# Simple data reduction

We will see here the basic steps to:
<ol>
    <li><a href="#sec_read">open</a> a <a href="https://fits.gsfc.nasa.gov/fits_documentation.html">FITS</a> image,</li>
    <li><a href="#sec_dark">create a master DARK frame</a>,</li>
    <li><a href="#sec_flat">create a master FLAT frame</a>,</li>
    <li><a href="#sec_sci">reduce a scientific frame</a> (DARK subtraction, FLAT field correction).</li>
</ol>

Reminder:
$ Reduced = \frac{Image - Dark}{Flat}$, where $<Flat> = 1$ to preserve the count level of the original frame.
<!-- 07 47 20.33107 	+13 14 9.1090 -->


<a id="sec_read"></a>
# 1. Inspection of a DARK frame

First, let's open and inspect a DARK frame (in <a href="https://fits.gsfc.nasa.gov/fits_documentation.html">FITS</a> format) taken at the telescope (<a href="https://www.oca.eu/fr/c2pu-accueil">C2PU</a>).

In [None]:
from astropy.io import fits, ascii

filename = 'darks/DARK_20151128T140848418_DK_R_0300s000_000000.fits'
hdu = fits.open(filename)
type(hdu)

A <a href="https://fits.gsfc.nasa.gov/fits_documentation.html">FITS</a> file contains the <kbd>data</kbd> itself, and a <kbd>header</kbd> with all the meta-data (describing how, when the image was taken, <em>etc</em>). Together refered as Header Data Unit (HDU).
<strong>NB</strong>: <a href="https://fits.gsfc.nasa.gov/fits_documentation.html">FITS</a> headers are a simple list of strings, in the format<br>
KEYWORD = VALUE / COMMENT<br>
<br>
We can see here that <kbd>fits.open</kbd> return a HDUList (a list of HDUs) objects. The list has in the present case only <strong>one</strong> element, but some instruments may produce <a href="https://fits.gsfc.nasa.gov/fits_documentation.html">FITS</a> with multiple extensions that can be accessed using different indices. Let's place the first element of <kbd>hdu</kbd> in itself for commodity, and see its header:

In [None]:
print('Number of elements in hdu:', len(hdu))
hdu = hdu[0]
hdu.header

It is easy to retrieve the values stored in a header:

In [None]:
telescope = hdu.header.get('TELESCOP').strip()
acq_type = hdu.header.get('ACQTYPE').strip()
epoch = hdu.header.get('DATE-OBS')
exptime = hdu.header.get('EXPTIME')
size_x  = hdu.header.get('NAXIS1')
size_y  = hdu.header.get('NAXIS2')

print(f'{acq_type} ({size_x}x{size_y}) taken with {telescope} on {epoch} ({exptime}s exposure).')

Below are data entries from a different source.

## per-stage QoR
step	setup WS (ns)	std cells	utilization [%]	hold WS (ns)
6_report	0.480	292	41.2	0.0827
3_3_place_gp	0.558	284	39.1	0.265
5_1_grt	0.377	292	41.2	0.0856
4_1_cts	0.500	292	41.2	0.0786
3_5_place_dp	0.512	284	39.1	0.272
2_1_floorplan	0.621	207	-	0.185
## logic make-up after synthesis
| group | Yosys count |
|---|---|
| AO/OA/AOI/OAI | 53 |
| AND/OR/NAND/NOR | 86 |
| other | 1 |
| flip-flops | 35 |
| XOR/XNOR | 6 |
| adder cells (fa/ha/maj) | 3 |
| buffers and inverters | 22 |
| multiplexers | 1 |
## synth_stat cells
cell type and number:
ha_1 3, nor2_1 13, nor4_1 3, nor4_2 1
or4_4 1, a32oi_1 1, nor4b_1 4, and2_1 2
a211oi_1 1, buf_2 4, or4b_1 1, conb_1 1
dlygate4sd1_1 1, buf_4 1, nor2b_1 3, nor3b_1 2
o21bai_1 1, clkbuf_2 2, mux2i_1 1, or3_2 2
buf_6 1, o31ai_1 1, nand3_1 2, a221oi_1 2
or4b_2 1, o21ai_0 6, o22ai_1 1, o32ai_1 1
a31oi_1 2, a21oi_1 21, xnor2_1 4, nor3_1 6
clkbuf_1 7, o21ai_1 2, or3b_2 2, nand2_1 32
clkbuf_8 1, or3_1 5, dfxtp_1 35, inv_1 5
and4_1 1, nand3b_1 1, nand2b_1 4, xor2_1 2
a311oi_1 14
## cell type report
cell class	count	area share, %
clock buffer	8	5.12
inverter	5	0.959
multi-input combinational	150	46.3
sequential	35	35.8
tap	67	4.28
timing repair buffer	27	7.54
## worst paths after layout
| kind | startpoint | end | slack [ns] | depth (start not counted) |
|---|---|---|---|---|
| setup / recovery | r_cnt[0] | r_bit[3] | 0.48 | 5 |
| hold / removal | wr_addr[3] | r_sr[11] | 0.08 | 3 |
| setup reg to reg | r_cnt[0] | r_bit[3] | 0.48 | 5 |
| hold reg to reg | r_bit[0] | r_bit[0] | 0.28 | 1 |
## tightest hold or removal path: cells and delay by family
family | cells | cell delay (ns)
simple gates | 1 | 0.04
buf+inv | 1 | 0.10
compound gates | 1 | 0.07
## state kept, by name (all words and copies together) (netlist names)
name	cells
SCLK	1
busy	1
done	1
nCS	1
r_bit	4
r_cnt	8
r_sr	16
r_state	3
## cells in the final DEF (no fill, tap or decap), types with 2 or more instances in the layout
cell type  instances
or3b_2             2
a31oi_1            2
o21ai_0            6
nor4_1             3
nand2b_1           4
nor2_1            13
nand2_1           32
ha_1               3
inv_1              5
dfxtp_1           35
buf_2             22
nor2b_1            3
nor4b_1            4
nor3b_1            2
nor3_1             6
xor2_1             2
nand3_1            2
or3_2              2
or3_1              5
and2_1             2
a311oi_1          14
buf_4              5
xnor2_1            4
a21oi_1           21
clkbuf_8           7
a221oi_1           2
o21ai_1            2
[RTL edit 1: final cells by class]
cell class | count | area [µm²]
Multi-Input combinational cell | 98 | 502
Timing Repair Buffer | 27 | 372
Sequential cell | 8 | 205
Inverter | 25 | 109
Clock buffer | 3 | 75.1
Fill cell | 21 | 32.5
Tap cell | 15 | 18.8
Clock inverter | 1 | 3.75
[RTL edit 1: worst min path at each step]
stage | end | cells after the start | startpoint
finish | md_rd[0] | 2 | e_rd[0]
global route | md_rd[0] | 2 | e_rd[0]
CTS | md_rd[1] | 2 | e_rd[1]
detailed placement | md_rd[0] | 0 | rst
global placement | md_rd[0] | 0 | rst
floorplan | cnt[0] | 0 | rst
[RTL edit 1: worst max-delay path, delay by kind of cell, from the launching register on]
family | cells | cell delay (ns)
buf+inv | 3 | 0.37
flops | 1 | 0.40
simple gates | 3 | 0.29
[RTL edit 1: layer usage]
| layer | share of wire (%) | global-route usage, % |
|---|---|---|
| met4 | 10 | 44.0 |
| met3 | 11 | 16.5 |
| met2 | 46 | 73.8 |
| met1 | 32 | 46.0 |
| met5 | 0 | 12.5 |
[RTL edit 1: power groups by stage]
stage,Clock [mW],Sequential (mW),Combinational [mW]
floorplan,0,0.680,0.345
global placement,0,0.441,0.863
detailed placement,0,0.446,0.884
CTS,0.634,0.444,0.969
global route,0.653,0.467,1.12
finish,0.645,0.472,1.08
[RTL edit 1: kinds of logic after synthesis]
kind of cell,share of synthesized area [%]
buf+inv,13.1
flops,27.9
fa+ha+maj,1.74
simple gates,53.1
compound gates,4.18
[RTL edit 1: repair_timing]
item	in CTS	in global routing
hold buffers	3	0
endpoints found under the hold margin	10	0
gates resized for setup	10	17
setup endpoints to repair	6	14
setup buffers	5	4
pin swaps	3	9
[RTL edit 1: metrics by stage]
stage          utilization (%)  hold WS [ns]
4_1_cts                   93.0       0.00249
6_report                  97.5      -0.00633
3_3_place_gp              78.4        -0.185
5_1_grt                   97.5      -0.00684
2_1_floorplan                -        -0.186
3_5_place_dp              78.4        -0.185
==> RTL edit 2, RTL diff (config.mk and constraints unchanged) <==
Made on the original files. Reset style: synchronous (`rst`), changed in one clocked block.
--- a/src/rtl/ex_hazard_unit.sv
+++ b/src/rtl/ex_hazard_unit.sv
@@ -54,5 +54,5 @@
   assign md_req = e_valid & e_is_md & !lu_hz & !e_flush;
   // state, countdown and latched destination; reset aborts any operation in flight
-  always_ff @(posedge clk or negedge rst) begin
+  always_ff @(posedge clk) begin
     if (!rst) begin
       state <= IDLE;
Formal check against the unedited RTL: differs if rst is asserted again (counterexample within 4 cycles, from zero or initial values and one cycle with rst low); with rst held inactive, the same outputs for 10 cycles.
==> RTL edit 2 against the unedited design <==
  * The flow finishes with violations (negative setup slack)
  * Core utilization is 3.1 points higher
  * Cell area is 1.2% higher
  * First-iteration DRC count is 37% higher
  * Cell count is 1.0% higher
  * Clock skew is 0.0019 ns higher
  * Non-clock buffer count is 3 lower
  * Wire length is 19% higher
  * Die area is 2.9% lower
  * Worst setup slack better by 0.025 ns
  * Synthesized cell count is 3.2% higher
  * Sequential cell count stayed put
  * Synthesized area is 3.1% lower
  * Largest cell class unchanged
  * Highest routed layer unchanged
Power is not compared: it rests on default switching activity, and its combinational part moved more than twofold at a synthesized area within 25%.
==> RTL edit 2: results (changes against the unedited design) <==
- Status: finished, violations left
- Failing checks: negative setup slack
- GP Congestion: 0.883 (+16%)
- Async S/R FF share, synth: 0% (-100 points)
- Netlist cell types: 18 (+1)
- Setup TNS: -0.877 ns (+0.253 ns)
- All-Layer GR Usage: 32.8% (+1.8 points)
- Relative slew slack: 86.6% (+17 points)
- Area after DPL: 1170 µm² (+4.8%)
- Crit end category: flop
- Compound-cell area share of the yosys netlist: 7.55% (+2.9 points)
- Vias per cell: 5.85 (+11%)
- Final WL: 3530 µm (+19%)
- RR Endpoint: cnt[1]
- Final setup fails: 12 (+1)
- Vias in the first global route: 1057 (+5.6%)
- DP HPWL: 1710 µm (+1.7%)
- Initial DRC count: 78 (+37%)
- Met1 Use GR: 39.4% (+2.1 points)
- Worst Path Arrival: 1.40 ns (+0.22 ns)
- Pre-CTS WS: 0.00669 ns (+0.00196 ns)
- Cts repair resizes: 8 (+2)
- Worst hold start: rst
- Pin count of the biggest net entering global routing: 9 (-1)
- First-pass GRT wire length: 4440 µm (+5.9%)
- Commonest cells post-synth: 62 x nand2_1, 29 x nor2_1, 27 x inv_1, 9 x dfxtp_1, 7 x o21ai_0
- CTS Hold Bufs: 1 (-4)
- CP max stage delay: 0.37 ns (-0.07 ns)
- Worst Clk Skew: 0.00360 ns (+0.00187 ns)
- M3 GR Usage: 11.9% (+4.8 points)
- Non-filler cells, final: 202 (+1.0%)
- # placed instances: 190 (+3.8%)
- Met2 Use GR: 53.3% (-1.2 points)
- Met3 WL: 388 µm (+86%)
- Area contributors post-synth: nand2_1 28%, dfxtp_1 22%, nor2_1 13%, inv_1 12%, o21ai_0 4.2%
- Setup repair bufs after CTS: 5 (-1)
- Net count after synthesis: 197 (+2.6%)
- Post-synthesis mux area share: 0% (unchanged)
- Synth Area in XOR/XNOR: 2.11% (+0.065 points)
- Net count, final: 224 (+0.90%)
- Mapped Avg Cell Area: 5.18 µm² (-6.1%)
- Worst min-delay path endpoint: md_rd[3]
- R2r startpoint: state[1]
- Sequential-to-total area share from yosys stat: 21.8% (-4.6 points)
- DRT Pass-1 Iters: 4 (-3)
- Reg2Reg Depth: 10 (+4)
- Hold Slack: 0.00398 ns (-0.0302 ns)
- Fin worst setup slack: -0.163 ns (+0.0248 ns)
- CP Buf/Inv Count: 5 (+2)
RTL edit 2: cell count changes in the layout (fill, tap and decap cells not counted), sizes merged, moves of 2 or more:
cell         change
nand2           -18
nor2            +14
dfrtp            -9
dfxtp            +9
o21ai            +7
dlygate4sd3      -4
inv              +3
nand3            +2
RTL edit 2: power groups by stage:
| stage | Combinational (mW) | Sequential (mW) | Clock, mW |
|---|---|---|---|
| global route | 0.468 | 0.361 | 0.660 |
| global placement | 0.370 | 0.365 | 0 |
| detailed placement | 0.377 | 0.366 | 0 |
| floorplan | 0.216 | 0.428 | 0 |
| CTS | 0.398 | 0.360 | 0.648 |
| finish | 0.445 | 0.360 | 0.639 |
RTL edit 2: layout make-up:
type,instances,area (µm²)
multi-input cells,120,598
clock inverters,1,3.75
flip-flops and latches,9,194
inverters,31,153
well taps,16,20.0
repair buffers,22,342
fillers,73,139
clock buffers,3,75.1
**src/rtl/cic_rate_ctrl.sv**
```systemverilog
// -----------------------------------------------------------------------------
// cic_rate_ctrl
//
// Purpose: sits between an upstream sample source, a cic_decimator instance and
// the downstream consumer, and owns the decimator's rate input and synchronous
// reset. A rate change runs in a fixed order: block input, drain the pending
// output, reset the filter while loading the new rate, discard the N settling
// outputs, then resume full streaming. The same flush/settle sequence runs
// after power-on reset.
//
// States: FLUSH (cic_rst high for two cycles) -> SETTLE (discard N outputs)
//         -> RUN (passthrough, accepts cfg) -> DRAIN (finish pending output)
//         -> FLUSH.
//
// Ports:
//   clk, rst_n                      clock, asynchronous active-low reset
//   cfg_rate/cfg_valid/cfg_ready    rate change request (accepted only in RUN)
//   s_tdata/s_tvalid/s_tready       upstream sample stream
//   cic_input_*                     to/from decimator input
//   cic_output_*                    to/from decimator output
//   m_tdata/m_tvalid/m_tready       downstream sample stream
//   cic_rst                         registered active-high sync reset to decimator
//   cic_rate                        registered rate to decimator
//   busy                            high in every state except RUN
//
// Optional feature (macro CIC_DROP_CNT_EN):
//   drop_count[15:0]                saturating count of discarded settle outputs
// -----------------------------------------------------------------------------
module cic_rate_ctrl #(
  parameter int WIDTH        = 16,
  parameter int RMAX         = 4,
  parameter int M            = 1,
  parameter int N            = 2,
  parameter int DEFAULT_RATE = 4,
  parameter int RW           = $clog2(RMAX + 1),
  parameter int REG_WIDTH    = WIDTH + $clog2((RMAX * M) ** N)
) (
  input  logic                 clk,
  input  logic                 rst_n,
  input  logic [RW-1:0]        cfg_rate,
  input  logic                 cfg_valid,
  output logic                 cfg_ready,
  input  logic [WIDTH-1:0]     s_tdata,
  input  logic                 s_tvalid,
  output logic                 s_tready,
  output logic [WIDTH-1:0]     cic_input_tdata,
  output logic                 cic_input_tvalid,
  input  logic                 cic_input_tready,
  input  logic [REG_WIDTH-1:0] cic_output_tdata,
  input  logic                 cic_output_tvalid,
  output logic                 cic_output_tready,
  output logic [REG_WIDTH-1:0] m_tdata,
  output logic                 m_tvalid,
  input  logic                 m_tready,
  output logic                 cic_rst,
  output logic [RW-1:0]        cic_rate,
  output logic                 busy
`ifdef CIC_DROP_CNT_EN
  ,
  output logic [15:0]          drop_count
`endif
);

  localparam int SCW = $clog2(N + 1);

  typedef enum logic [1:0] {
    FLUSH,
    SETTLE,
    RUN,
    DRAIN
  } state_t;

  state_t         state, state_next;
  logic           flush_cnt;    // one bit: cic_rst spans exactly two cycles
  logic [SCW-1:0] settle_cnt;
  logic [RW-1:0]  rate_q;       // requested rate, held until the next flush
  logic           cfg_fire;
  logic           out_fire;
  logic           settle_done;

  // Out-of-range requests are pulled into 1..RMAX so the decimator never
  // sees an illegal rate.
  function automatic logic [RW-1:0] clamp_rate(input logic [RW-1:0] r);
    if (r == '0)          return RW'(1);
    if (int'(r) > RMAX)   return RW'(RMAX);
    return r;
  endfunction

  assign cfg_fire    = cfg_valid && cfg_ready;
  assign out_fire    = cic_output_tvalid && cic_output_tready;
  assign settle_done = (settle_cnt == SCW'(N - 1));

  // Data never needs muxing; only the handshakes are gated by state.
  assign cic_input_tdata = s_tdata;
  assign m_tdata         = cic_output_tdata;

  always_ff @(posedge clk or negedge rst_n) begin
    // NOTE: sequential state uses non-blocking assignments so every register
    // samples pre-edge values, independent of statement order.
    if (!rst_n) state <= FLUSH;
    else        state <= state_next;
  end

  always_comb begin
    // NOTE: every signal driven here gets a default first, so no path can
    // leave one unassigned and infer a latch.
    state_next        = state;
    cfg_ready         = 1'b0;
    s_tready          = 1'b0;
    cic_input_tvalid  = 1'b0;
    cic_output_tready = 1'b0;
    m_tvalid          = 1'b0;
    busy              = 1'b1;

    unique case (state)
      FLUSH: begin
        if (flush_cnt) state_next = SETTLE;
      end

      SETTLE: begin
        // Filter is refilling: feed it, swallow its output.
        cic_input_tvalid  = s_tvalid;
        s_tready          = cic_input_tready;
        cic_output_tready = 1'b1;
        if (out_fire && settle_done) state_next = RUN;
      end

      RUN: begin
        cic_input_tvalid  = s_tvalid;
        s_tready          = cic_input_tready;
        m_tvalid          = cic_output_tvalid;
        cic_output_tready = m_tready;
        cfg_ready         = 1'b1;
        busy              = 1'b0;
        if (cfg_fire) state_next = DRAIN;
      end

      DRAIN: begin
        // Input stays blocked; a completed output may still be delivered.
        m_tvalid          = cic_output_tvalid;
        cic_output_tready = m_tready;
        if (!cic_output_tvalid || m_tready) state_next = FLUSH;
      end

      default: state_next = FLUSH;
    endcase
  end

  always_ff @(posedge clk or negedge rst_n) begin
    if (!rst_n) begin
      cic_rst    <= 1'b1;
      cic_rate   <= RW'(DEFAULT_RATE);
      rate_q     <= RW'(DEFAULT_RATE);
      flush_cnt  <= 1'b0;
      settle_cnt <= '0;
    end else begin
      // Registered so the decimator reset is glitch-free and aligned with FLUSH.
      cic_rst   <= (state_next == FLUSH);
      flush_cnt <= (state == FLUSH) ? ~flush_cnt : 1'b0;

      if (cfg_fire) rate_q <= clamp_rate(cfg_rate);

      // New rate lands on the same edge that raises cic_rst.
      if (state == DRAIN && state_next == FLUSH) cic_rate <= rate_q;

      if (state == SETTLE && out_fire)
        settle_cnt <= settle_done ? '0 : settle_cnt + 1'b1;
    end
  end

`ifdef CIC_DROP_CNT_EN
  always_ff @(posedge clk or negedge rst_n) begin
    if (!rst_n)
      drop_count <= '0;
    else if (state == SETTLE && out_fire && drop_count != 16'hFFFF)
      drop_count <= drop_count + 16'd1;
  end
`endif

endmodule
```
`src/rtl/risc_fetch_queue_if.sv`:
```
// Fetch-queue bus bundle: instruction-memory port, decode handshake and redirect.
// master is the fetch unit, slave is the memory/decode/branch side.
interface risc_fetch_queue_if #(
    parameter int AW = 30,
    parameter int IW = 32
);
    logic          IREQ;
    logic [AW-1:0] IADDR;
    logic [IW-1:0] INSTR;
    logic          OUT_VALID;
    logic          OUT_READY;
    logic [IW-1:0] OUT_INSTR;
    logic [AW-1:0] OUT_PC;
    logic          REDIR_VALID;
    logic [AW-1:0] REDIR_ADDR;

    modport master (
        output IREQ, IADDR, OUT_VALID, OUT_INSTR, OUT_PC,
        input  INSTR, OUT_READY, REDIR_VALID, REDIR_ADDR
    );

    modport slave (
        input  IREQ, IADDR, OUT_VALID, OUT_INSTR, OUT_PC,
        output INSTR, OUT_READY, REDIR_VALID, REDIR_ADDR
    );
endinterface

```
`src/rtl/risc_fetch_queue.sv`:
```
// Instruction-fetch front end: owns the fetch PC, issues memory requests
// under credit control and buffers returned words in a prefetch queue.
module risc_fetch_queue #(
    parameter int            AW         = 30,
    parameter int            IW         = 32,
    parameter int            DEPTH      = 4,
    parameter int            IMEM_LAT   = 1,
    parameter logic [AW-1:0] RESET_ADDR = '0
) (
    input  logic CLK,
    input  logic RSTN,
    risc_fetch_queue_if.master bus
);
    localparam int CW = $clog2(DEPTH + 1);
    localparam int PW = $clog2(DEPTH);

    logic          run;
    logic [AW-1:0] fetch_pc;
    logic [CW-1:0] count;
    logic [CW-1:0] inflight;
    logic [PW-1:0] rptr;
    logic [PW-1:0] wptr;
    logic [IW-1:0] q_instr [DEPTH];
    logic [AW-1:0] q_pc    [DEPTH];
    logic          fl_v    [IMEM_LAT];
    logic [AW-1:0] fl_pc   [IMEM_LAT];

    logic          redir;
    logic          issue;
    logic          push;
    logic          pop;
    logic          out_valid;
    logic [CW:0]   used;

    function automatic logic [PW-1:0] wrap_inc(input logic [PW-1:0] p);
        return (p == PW'(DEPTH - 1)) ? '0 : p + PW'(1);
    endfunction

    // Credits cover both buffered and in-flight words, so the queue never overflows.
    assign redir     = bus.REDIR_VALID;
    assign used      = {1'b0, count} + {1'b0, inflight};
    assign issue     = run & ~redir & (used < (CW + 1)'(DEPTH));
    assign push      = fl_v[IMEM_LAT-1];
    assign out_valid = (count != '0);
    assign pop       = out_valid & bus.OUT_READY;

    assign bus.IREQ      = issue;
    assign bus.IADDR     = fetch_pc;
    assign bus.OUT_VALID = out_valid;
    assign bus.OUT_INSTR = q_instr[rptr];
    assign bus.OUT_PC    = q_pc[rptr];

    always_ff @(posedge CLK or negedge RSTN) begin
        if (!RSTN) begin
            run      <= 1'b0;
            fetch_pc <= RESET_ADDR;
            count    <= '0;
            inflight <= '0;
            rptr     <= '0;
            wptr     <= '0;
            for (int i = 0; i < DEPTH; i++) begin
                q_instr[i] <= '0;
                q_pc[i]    <= '0;
            end
            for (int i = 0; i < IMEM_LAT; i++) begin
                fl_v[i]  <= 1'b0;
                fl_pc[i] <= '0;
            end
        end else begin
            run      <= 1'b1;
            fl_v[0]  <= issue;
            fl_pc[0] <= fetch_pc;
            for (int i = 1; i < IMEM_LAT; i++) begin
                fl_v[i]  <= fl_v[i-1];
                fl_pc[i] <= fl_pc[i-1];
            end
            if (redir) begin
                // Late responses are killed by clearing their valid bits.
                fetch_pc <= bus.REDIR_ADDR;
                count    <= '0;
                inflight <= '0;
                rptr     <= '0;
                wptr     <= '0;
                for (int i = 0; i < IMEM_LAT; i++) begin
                    fl_v[i] <= 1'b0;
                end
            end else begin
                if (issue) begin
                    fetch_pc <= fetch_pc + AW'(1);
                end
                count    <= count + CW'(push) - CW'(pop);
                inflight <= inflight + CW'(issue) - CW'(push);
                if (push) begin
                    q_instr[wptr] <= bus.INSTR;
                    q_pc[wptr]    <= fl_pc[IMEM_LAT-1];
                    wptr          <= wrap_inc(wptr);
                end
                if (pop) begin
                    rptr <= wrap_inc(rptr);
                end
            end
        end
    end
endmodule

```
`src/flat_wrapper.sv`:
```
// flat-port wrapper written by rule: the top's interface ports become plain ports
module risc_fetch_queue_flat 
#(
    parameter int            AW         = 30,
    parameter int            IW         = 32,
    parameter int            DEPTH      = 4,
    parameter int            IMEM_LAT   = 1,
    parameter logic [AW-1:0] RESET_ADDR = '0
)
  (CLK, RSTN, bus_IREQ, bus_IADDR, bus_OUT_VALID, bus_OUT_INSTR, bus_OUT_PC, bus_INSTR, bus_OUT_READY, bus_REDIR_VALID, bus_REDIR_ADDR);
  risc_fetch_queue_if #(.AW(AW), .IW(IW)) bus_i ();
  input  logic CLK;
  input  logic RSTN;
  output wire logic [$bits(bus_i.IREQ)-1:0] bus_IREQ;
  output wire logic [$bits(bus_i.IADDR)-1:0] bus_IADDR;
  output wire logic [$bits(bus_i.OUT_VALID)-1:0] bus_OUT_VALID;
  output wire logic [$bits(bus_i.OUT_INSTR)-1:0] bus_OUT_INSTR;
  output wire logic [$bits(bus_i.OUT_PC)-1:0] bus_OUT_PC;
  input wire logic [$bits(bus_i.INSTR)-1:0] bus_INSTR;
  input wire logic [$bits(bus_i.OUT_READY)-1:0] bus_OUT_READY;
  input wire logic [$bits(bus_i.REDIR_VALID)-1:0] bus_REDIR_VALID;
  input wire logic [$bits(bus_i.REDIR_ADDR)-1:0] bus_REDIR_ADDR;
  assign bus_IREQ = bus_i.IREQ;
  assign bus_IADDR = bus_i.IADDR;
  assign bus_OUT_VALID = bus_i.OUT_VALID;
  assign bus_OUT_INSTR = bus_i.OUT_INSTR;
  assign bus_OUT_PC = bus_i.OUT_PC;
  assign bus_i.INSTR = bus_INSTR;
  assign bus_i.OUT_READY = bus_OUT_READY;
  assign bus_i.REDIR_VALID = bus_REDIR_VALID;
  assign bus_i.REDIR_ADDR = bus_REDIR_ADDR;
  risc_fetch_queue #(.AW(AW), .IW(IW), .DEPTH(DEPTH), .IMEM_LAT(IMEM_LAT), .RESET_ADDR(RESET_ADDR)) u_core (.CLK(CLK), .RSTN(RSTN), .bus(bus_i));
endmodule
```
`config.mk`:
```
export PLATFORM = sky130hd
export DESIGN_NAME = risc_fetch_queue_flat
export DESIGN_NICKNAME = d
export VERILOG_FILES = /design/src/rtl/risc_fetch_queue_if.sv /design/src/rtl/risc_fetch_queue.sv /design/src/flat_wrapper.sv
export SDC_FILE = /design/constraint.sdc
export NUM_CORES = 1
export LEC_CHECK = 0
export ABC_CLOCK_PERIOD_IN_PS = 6700
export BUFFER_PORTS_ARGS = -buffer_cell sky130_fd_sc_hd__buf_2
export CAP_MARGIN = 20
export CELL_PAD_IN_SITES_DETAIL_PLACEMENT = 1
export CELL_PAD_IN_SITES_GLOBAL_PLACEMENT = 2
export CORE_ASPECT_RATIO = 0.9
export CORE_MARGIN = 1.5
export CORE_UTILIZATION = 45
export CTS_CLUSTER_SIZE = 30
export DETAILED_ROUTE_END_ITERATION = 8
export GPL_ROUTABILITY_DRIVEN = 0
export HOLD_SLACK_MARGIN = 0.05
export PLACE_DENSITY_LB_ADDON = 0.1
export SLEW_MARGIN = 20
export SYNTH_ARGS = -nofsm -noshare
export SYNTH_HDL_FRONTEND = slang
export SYNTH_SLANG_ARGS = --single-unit
```
`constraint.sdc`:
```
create_clock -name CLK -period 6.7 [get_ports CLK]
set_clock_uncertainty 0.1 [all_clocks]
set_input_delay 1.34 -clock CLK [delete_from_list [all_inputs] [get_ports CLK]]
set_output_delay 1.34 -clock CLK [all_outputs]
set_load 0.02 [all_outputs]
```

<br>Let's plot the image. We will first estimate its median level and standard deviation to use a convenient color scale. We use here a <a href="https://www.gnu.org/software/gnuastro/manual/html_node/Sigma-clipping.html">sigma clipping</a> method to reject outliers.

As the image is very large (check out the <kbd>NAXIS1</kbd> and <kbd>NAXIS2</kbd> keywords in the header) we will also display a sub-part of the image to see details at the pixel level. 

In [None]:
from astropy.nddata import Cutout2D
position = (2300,2100)
size = (400, 400)
cutout = Cutout2D(hdu.data, position=position, size=size)

In [None]:
from astropy.stats import sigma_clipped_stats
import matplotlib.pyplot as plt

bkg_mean, bkg_median, bkg_sigma = sigma_clipped_stats(hdu.data, sigma=3.0)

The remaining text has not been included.